Records from a dataset:
----------------

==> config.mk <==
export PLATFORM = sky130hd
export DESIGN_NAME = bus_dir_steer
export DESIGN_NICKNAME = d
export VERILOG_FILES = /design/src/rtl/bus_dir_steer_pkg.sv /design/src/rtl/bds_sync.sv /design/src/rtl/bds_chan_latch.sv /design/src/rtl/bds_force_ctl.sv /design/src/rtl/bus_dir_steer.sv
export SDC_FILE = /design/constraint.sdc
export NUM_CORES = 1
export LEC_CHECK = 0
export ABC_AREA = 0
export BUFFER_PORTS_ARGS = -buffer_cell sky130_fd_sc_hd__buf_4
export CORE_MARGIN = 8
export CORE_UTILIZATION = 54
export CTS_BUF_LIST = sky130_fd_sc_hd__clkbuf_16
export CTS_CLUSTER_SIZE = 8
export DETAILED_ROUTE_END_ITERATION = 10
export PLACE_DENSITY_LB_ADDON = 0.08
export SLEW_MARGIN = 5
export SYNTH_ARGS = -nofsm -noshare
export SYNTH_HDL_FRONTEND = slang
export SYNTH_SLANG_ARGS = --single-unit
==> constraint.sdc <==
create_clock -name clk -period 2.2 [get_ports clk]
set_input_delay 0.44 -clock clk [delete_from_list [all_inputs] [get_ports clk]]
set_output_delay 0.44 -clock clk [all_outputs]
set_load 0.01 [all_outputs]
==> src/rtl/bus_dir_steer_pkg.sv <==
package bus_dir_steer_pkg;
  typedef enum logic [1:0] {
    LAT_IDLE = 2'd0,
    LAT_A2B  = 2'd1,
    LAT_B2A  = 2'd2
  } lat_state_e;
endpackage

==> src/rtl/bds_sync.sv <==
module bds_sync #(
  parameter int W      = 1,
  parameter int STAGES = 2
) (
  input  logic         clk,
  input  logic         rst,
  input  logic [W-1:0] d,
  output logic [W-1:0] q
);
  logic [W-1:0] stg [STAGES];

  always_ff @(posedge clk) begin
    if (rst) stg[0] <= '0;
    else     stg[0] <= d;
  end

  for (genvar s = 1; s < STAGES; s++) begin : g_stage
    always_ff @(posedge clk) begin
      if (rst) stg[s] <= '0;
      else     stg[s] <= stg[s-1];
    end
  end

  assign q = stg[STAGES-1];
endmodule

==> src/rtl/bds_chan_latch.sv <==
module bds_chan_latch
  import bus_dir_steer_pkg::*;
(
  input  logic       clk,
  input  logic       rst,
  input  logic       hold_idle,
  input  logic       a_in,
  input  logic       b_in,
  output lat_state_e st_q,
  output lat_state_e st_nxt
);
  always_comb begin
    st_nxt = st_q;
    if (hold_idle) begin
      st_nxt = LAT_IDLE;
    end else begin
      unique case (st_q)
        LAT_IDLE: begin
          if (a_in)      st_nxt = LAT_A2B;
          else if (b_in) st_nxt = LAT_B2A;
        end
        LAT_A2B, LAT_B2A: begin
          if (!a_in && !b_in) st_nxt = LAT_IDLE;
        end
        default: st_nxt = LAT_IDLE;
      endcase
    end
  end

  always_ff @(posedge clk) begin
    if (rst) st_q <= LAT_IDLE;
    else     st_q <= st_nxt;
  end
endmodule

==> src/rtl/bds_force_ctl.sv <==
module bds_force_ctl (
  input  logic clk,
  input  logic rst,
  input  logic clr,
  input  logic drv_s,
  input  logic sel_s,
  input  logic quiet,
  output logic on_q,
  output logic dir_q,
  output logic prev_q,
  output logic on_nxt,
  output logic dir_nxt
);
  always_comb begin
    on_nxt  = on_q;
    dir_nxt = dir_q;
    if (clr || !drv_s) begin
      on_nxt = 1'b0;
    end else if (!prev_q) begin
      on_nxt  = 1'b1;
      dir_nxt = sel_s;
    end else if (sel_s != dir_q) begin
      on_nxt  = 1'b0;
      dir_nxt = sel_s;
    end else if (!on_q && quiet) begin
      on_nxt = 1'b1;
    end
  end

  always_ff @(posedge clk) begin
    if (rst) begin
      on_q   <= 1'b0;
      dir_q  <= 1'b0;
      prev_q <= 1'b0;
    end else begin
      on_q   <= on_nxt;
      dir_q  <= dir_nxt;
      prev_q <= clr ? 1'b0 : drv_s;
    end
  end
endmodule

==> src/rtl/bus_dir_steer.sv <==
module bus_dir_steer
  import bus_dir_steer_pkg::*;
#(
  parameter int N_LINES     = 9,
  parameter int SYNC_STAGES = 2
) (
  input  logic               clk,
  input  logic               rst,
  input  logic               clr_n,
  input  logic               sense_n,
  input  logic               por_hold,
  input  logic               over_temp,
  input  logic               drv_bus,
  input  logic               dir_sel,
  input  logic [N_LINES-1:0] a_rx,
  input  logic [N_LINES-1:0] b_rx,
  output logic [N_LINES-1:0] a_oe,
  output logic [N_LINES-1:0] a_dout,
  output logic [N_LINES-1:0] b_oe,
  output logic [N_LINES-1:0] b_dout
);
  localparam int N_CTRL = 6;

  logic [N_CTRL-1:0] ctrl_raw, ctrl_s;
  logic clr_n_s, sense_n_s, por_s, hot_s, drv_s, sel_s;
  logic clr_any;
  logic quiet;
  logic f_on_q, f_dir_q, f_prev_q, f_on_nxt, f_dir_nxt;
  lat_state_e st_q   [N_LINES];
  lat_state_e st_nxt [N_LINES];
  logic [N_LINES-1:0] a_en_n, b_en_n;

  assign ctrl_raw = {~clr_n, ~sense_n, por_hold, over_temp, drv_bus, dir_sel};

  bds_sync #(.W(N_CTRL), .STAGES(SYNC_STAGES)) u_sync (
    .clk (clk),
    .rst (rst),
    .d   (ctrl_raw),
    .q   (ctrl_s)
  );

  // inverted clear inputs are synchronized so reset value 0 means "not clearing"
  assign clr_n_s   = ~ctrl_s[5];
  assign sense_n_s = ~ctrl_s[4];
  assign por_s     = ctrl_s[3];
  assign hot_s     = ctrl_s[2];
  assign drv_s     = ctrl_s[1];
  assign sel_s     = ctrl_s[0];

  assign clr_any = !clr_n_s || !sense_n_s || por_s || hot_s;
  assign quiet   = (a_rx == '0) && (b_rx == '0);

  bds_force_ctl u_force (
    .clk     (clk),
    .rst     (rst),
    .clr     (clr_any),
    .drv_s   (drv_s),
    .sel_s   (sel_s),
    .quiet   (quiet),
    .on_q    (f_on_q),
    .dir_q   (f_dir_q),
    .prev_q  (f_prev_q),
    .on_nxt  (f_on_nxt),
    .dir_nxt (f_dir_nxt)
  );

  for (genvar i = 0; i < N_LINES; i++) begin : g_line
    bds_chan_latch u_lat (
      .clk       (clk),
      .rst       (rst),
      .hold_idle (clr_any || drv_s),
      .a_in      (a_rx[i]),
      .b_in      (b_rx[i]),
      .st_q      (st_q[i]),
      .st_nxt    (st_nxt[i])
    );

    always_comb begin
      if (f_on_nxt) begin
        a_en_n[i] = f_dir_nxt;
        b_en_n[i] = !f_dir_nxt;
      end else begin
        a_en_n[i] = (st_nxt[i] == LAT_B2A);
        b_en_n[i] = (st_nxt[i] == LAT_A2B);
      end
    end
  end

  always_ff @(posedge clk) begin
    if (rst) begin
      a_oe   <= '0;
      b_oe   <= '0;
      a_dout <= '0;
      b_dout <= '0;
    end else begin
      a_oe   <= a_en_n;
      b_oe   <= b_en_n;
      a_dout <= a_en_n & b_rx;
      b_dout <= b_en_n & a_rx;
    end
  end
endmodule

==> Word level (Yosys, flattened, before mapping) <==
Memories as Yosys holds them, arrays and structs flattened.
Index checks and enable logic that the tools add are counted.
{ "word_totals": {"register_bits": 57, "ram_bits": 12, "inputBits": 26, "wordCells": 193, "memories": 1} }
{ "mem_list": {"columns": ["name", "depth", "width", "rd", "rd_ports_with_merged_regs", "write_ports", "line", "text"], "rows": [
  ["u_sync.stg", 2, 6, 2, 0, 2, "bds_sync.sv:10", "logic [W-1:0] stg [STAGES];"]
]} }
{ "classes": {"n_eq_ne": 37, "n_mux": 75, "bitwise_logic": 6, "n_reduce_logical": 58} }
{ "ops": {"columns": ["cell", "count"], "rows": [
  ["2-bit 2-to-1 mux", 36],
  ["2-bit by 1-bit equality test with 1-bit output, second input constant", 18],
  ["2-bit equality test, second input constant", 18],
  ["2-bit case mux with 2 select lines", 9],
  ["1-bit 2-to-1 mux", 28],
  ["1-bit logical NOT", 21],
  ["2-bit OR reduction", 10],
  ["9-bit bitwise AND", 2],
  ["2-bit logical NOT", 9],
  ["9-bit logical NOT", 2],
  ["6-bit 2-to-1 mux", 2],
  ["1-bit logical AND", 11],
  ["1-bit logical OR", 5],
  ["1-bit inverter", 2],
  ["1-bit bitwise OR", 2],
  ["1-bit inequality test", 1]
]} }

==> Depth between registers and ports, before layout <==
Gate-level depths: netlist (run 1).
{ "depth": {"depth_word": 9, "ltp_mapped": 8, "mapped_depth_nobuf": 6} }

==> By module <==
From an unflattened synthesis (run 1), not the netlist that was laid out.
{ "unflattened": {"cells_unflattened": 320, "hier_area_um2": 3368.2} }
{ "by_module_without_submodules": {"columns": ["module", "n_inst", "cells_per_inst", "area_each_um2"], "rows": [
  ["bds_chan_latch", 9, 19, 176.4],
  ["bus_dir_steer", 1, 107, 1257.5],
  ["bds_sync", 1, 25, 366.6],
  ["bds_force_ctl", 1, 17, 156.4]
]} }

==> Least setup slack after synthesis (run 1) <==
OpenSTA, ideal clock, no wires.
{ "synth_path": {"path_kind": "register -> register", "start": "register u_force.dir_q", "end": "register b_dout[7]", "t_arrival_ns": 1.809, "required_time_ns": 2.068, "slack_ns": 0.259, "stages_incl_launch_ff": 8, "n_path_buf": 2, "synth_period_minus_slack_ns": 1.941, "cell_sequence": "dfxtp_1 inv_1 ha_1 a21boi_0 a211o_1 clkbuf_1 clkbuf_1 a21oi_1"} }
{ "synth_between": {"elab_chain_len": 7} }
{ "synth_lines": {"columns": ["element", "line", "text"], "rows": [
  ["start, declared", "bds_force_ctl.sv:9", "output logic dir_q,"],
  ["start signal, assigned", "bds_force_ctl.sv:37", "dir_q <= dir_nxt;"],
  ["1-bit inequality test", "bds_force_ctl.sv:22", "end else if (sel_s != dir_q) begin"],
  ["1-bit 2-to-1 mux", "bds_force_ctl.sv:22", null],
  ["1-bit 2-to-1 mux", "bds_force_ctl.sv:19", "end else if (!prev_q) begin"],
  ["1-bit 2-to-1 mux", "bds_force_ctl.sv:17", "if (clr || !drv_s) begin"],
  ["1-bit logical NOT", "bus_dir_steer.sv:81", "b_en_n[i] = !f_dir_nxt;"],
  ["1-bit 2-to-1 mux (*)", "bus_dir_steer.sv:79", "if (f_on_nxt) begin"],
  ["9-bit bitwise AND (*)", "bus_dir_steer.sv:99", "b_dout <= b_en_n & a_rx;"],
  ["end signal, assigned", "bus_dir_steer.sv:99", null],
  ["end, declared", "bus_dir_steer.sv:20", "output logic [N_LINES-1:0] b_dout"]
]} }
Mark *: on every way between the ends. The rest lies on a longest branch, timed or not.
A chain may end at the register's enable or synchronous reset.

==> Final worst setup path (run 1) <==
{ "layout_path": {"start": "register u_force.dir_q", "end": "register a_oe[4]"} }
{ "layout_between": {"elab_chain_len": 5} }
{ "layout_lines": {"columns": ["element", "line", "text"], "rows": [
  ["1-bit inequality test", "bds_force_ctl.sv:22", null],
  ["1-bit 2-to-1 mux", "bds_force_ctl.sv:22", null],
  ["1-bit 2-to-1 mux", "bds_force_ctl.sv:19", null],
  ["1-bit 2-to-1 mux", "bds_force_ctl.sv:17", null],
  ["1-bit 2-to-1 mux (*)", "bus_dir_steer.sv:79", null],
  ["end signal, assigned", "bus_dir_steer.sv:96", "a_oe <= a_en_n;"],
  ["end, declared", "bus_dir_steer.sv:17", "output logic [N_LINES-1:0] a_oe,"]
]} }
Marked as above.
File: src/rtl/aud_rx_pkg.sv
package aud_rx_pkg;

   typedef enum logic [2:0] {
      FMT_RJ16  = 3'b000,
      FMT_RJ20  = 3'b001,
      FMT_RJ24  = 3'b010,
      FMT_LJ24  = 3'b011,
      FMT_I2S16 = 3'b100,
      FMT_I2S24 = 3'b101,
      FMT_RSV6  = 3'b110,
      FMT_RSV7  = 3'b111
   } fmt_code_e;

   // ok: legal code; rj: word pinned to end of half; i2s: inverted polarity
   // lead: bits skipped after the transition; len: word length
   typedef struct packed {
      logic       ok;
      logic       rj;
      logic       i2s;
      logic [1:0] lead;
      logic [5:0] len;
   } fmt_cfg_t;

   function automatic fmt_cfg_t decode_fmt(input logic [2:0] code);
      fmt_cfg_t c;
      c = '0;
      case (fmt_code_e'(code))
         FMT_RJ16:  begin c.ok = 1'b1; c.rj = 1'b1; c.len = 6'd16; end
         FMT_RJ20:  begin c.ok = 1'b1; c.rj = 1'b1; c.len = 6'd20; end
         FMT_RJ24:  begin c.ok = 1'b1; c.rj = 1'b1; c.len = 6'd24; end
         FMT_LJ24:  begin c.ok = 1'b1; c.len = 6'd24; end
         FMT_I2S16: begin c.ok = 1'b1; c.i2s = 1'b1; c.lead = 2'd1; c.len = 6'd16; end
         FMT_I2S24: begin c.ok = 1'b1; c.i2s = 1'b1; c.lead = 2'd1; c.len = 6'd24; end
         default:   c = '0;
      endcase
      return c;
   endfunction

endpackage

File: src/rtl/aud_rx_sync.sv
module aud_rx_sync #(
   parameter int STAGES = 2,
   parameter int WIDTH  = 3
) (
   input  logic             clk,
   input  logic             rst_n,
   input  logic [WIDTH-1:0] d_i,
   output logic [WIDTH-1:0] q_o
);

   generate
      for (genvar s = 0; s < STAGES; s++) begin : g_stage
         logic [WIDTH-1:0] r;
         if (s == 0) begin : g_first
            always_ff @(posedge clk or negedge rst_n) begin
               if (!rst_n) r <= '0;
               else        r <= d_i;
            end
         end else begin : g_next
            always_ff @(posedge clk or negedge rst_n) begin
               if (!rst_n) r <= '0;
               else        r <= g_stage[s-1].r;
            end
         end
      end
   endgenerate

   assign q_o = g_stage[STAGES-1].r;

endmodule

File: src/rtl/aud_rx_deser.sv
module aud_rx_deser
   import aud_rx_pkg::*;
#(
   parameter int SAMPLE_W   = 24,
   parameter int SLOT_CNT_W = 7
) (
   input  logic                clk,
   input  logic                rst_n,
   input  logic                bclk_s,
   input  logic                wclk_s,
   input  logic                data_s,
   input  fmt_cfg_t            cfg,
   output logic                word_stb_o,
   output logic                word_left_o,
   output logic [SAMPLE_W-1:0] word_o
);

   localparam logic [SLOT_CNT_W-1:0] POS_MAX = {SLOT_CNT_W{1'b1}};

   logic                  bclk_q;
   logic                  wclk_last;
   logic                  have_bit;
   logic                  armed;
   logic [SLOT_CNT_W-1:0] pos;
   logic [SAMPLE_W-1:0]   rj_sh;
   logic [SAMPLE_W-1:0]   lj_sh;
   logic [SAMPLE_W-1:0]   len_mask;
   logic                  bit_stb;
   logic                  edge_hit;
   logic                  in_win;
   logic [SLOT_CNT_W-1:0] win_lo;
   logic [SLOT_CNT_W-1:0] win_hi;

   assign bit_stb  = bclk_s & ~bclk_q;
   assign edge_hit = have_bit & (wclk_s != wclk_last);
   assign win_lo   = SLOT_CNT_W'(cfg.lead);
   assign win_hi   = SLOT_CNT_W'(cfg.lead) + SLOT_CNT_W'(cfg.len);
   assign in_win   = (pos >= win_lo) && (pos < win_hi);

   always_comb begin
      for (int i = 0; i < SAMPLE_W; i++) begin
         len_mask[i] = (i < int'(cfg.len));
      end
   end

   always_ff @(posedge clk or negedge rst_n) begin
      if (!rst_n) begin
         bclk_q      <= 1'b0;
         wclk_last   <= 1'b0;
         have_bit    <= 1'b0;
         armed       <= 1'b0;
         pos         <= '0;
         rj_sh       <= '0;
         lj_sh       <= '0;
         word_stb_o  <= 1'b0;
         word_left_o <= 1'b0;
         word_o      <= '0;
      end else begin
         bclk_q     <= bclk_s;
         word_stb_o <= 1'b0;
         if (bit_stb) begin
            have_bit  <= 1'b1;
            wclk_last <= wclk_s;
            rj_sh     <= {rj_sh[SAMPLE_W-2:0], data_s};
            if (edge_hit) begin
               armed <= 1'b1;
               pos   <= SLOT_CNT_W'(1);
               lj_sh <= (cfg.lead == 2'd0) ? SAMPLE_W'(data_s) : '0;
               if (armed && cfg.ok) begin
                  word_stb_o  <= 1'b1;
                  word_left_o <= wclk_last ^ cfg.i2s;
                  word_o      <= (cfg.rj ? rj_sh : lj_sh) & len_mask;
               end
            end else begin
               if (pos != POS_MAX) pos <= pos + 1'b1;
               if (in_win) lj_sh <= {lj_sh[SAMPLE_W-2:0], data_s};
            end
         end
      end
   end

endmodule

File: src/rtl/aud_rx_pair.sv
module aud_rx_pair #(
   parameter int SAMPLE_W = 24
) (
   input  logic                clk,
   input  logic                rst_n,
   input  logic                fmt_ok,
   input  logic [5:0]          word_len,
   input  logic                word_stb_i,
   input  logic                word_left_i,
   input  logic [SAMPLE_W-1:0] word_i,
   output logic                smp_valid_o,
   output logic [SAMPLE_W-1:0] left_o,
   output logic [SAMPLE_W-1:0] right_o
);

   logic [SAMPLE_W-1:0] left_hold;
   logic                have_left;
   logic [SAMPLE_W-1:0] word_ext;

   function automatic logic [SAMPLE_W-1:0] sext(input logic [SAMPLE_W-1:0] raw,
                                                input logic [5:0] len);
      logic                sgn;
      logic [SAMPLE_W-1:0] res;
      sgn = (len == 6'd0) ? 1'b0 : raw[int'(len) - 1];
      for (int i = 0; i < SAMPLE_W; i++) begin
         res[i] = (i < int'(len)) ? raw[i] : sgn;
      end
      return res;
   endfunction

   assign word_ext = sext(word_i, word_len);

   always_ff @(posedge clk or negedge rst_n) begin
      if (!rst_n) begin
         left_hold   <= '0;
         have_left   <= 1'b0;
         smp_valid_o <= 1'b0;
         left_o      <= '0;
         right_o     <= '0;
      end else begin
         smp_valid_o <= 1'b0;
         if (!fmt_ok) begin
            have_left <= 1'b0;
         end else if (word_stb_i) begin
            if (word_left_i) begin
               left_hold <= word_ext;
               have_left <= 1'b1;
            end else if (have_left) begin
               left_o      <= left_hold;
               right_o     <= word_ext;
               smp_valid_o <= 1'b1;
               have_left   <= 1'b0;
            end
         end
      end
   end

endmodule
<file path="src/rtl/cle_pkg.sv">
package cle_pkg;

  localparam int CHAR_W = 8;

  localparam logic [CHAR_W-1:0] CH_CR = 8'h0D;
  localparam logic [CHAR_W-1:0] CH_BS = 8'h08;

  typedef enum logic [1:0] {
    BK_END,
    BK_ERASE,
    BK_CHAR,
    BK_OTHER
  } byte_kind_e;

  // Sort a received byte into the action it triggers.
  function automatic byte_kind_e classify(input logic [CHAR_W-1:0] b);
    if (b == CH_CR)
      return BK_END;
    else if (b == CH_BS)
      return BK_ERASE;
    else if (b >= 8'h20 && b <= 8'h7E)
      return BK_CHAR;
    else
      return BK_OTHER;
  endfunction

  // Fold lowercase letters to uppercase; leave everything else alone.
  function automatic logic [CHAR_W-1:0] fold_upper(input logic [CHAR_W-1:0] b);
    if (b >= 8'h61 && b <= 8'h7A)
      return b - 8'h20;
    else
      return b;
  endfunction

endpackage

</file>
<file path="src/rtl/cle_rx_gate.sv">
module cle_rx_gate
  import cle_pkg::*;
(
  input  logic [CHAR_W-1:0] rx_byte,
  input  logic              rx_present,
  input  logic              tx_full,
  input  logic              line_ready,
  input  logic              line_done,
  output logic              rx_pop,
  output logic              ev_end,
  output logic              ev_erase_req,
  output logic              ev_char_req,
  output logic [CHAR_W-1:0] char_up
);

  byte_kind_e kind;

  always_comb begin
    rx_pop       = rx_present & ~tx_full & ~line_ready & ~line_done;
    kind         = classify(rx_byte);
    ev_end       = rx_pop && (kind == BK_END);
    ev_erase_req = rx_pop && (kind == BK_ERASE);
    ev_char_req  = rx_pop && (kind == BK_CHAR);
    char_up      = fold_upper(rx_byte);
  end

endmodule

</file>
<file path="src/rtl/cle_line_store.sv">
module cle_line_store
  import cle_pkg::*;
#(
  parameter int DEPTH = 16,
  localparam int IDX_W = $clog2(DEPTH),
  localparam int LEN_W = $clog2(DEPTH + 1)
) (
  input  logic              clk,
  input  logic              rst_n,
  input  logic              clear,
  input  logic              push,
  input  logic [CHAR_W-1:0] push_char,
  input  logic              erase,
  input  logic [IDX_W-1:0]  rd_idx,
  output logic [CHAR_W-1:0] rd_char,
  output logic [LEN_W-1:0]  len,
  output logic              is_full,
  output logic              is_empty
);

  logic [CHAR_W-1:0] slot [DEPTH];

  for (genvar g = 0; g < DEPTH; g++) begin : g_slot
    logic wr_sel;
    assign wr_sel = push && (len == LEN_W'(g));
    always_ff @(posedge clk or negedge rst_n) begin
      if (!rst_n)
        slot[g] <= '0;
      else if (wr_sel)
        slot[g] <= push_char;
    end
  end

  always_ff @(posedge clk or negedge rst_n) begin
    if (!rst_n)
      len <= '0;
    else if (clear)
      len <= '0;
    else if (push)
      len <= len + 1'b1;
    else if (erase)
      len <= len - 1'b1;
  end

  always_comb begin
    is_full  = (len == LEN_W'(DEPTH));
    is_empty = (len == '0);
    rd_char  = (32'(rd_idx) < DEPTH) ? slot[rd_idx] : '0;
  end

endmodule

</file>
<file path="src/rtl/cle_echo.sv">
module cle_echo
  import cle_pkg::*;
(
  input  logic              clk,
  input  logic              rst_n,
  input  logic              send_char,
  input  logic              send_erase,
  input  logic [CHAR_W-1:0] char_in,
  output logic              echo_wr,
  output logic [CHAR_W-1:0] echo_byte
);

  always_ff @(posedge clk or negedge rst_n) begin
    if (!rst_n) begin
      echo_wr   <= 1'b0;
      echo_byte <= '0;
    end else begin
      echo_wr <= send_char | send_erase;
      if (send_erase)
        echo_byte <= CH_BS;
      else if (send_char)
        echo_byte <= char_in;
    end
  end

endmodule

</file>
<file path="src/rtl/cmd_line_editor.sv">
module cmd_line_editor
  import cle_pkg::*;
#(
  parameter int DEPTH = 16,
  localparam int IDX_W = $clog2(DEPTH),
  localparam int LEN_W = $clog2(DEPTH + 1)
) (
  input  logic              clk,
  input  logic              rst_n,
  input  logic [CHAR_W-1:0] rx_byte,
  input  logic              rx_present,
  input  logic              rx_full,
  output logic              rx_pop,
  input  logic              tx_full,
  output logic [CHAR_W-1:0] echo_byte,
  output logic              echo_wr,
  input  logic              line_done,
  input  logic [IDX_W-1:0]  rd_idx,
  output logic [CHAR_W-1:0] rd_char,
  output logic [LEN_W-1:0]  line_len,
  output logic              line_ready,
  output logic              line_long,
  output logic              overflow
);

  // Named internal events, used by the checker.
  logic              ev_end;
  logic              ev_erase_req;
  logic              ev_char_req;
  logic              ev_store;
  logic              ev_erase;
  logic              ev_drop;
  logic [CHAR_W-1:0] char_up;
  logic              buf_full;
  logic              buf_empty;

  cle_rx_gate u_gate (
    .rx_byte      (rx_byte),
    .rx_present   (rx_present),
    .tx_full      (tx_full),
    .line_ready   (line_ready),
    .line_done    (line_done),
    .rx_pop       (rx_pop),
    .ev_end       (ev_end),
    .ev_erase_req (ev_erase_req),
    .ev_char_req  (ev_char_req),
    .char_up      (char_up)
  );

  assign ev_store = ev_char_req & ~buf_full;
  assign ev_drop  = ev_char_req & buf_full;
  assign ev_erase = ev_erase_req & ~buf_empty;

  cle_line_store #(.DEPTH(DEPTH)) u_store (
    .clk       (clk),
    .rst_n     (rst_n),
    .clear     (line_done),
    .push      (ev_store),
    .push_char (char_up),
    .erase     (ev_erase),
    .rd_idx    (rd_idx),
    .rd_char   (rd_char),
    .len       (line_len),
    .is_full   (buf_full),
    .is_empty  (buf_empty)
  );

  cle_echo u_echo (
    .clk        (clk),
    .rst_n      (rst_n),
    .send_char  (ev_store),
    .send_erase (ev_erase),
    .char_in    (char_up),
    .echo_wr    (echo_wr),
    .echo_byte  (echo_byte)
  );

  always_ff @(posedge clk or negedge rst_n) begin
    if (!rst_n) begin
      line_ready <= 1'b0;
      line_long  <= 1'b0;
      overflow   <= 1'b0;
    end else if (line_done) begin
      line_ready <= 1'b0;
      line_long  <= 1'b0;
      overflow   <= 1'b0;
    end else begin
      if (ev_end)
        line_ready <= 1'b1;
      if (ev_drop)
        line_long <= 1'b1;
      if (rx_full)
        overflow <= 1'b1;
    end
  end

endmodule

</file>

----------------

Give back the records above exactly, limited to the lines between the one holding "typedef struct packed" and the one holding "FMT_I2S24: begin c.ok", inclusive.

   typedef struct packed {
      logic       ok;
      logic       rj;
      logic       i2s;
      logic [1:0] lead;
      logic [5:0] len;
   } fmt_cfg_t;

   function automatic fmt_cfg_t decode_fmt(input logic [2:0] code);
      fmt_cfg_t c;
      c = '0;
      case (fmt_code_e'(code))
         FMT_RJ16:  begin c.ok = 1'b1; c.rj = 1'b1; c.len = 6'd16; end
         FMT_RJ20:  begin c.ok = 1'b1; c.rj = 1'b1; c.len = 6'd20; end
         FMT_RJ24:  begin c.ok = 1'b1; c.rj = 1'b1; c.len = 6'd24; end
         FMT_LJ24:  begin c.ok = 1'b1; c.len = 6'd24; end
         FMT_I2S16: begin c.ok = 1'b1; c.i2s = 1'b1; c.lead = 2'd1; c.len = 6'd16; end
         FMT_I2S24: begin c.ok = 1'b1; c.i2s = 1'b1; c.lead = 2'd1; c.len = 6'd24; end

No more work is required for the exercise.